It was John Donne who wrote in 1624, “No man is an Iland, intire of it selfe”. Can’t say I disagree with this – the more I build protective walls around me, insulating myself from the world at large, the more lonely I feel. Humans are social animals and merely going through the motions, only interacting superficially, does not involve any connexion with others. I find I need some contact but I’m shut away.
The keep stands fast, ringed by its moat,
Secure, yet isolated.
Defending me from close approach;
Connexions subjugated.All who try to find a portal,
Some water-gate unguarded,
Can only beat against stone walls
With which my self’s surrounded.
Fear builds these walls, fear of getting hurt, fear of censure or ridicule. These fears seem to feed on depression, growing stronger until they overwhelm me, forcing me to withdraw and take refuge behind the reinforced barriers of my mental “panic room”.
The trouble is that once those doors are closed, once the shutters come down, there is a coldness as my links to those around me are severed. Feelings are dulled and remote, like outside sounds heard through a closed door. In here I am safe from danger but also disconnected from positive influence – a dilemma.
Perfect isolation
Brings a deathlike stillness.
Colorless desert; expanse
Of infinite emptiness.
How to resolve this? It is paradoxical that in my loneliness I feel a need to be alone, to get away and be by myself for a while. To regain my balance, rebuild my strength and, hopefully, recover my happiness. Because at the moment I am down. Have been for some days or weeks now – not quite sure how long.

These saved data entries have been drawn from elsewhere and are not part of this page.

File: config.mk
export PLATFORM = sky130hd
export DESIGN_NAME = timer_core
export DESIGN_NICKNAME = d
export VERILOG_FILES = /design/src/rtl/timer_core.sv
export SDC_FILE = /design/constraint.sdc
export NUM_CORES = 1
export LEC_CHECK = 0
export ABC_CLOCK_PERIOD_IN_PS = 8000
export BUFFER_PORTS_ARGS = -buffer_cell sky130_fd_sc_hd__buf_2
export CORE_MARGIN = 2
export CORE_UTILIZATION = 45
export CTS_CLUSTER_SIZE = 16
export DETAILED_ROUTE_END_ITERATION = 10
export GPL_TIMING_DRIVEN = 0
export SETUP_SLACK_MARGIN = 0.15
export SYNTH_ARGS = -nofsm -noshare
export SYNTH_HDL_FRONTEND = slang
export SYNTH_SLANG_ARGS = --single-unit
File: constraint.sdc
create_clock -name sclk -period 8 [get_ports sclk]
set_input_delay 1.2 -clock sclk [delete_from_list [all_inputs] [get_ports sclk]]
set_output_delay 1.2 -clock sclk [all_outputs]
set_load 0.05 [all_outputs]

The blighted trees were once so green
But now stand gray and twisted.
My woodland haven, tranquil scene,
Destroyed, demolished, blasted.
I feel exhausted. There are reasons – I know what they are but not how to resolve them.
Solitary inmate; my prison
Is of my own making, no less
Secure for that. I hold no keys
That will unlock these cold steel bars.Outside my cell the corridors
Are silent, no guards to patrol.
My small cell lost in this fastness.
I cry out; echoes fade to naught.
Trying to find some inner peace is difficult right now. I try to recall times of happiness and comfort such as walks in the countryside, views across lakes to distant hills and forests – but instead I find I am transported to exposed rocky slopes with the cold wind howling around me as the rain lashes down and thunder rumbles ominously in the distance. I am a long way from shelter and the day is rapidly drawing to an end to leave me on my own in the stormy night.
Trudging endlessly through the long night, the search for a place to rest seems a Sisyphean task. But I cling to the hope that the storm will abate, a new day will dawn and I will at last find a place to lay my head. To cast off my weariness and return to the light.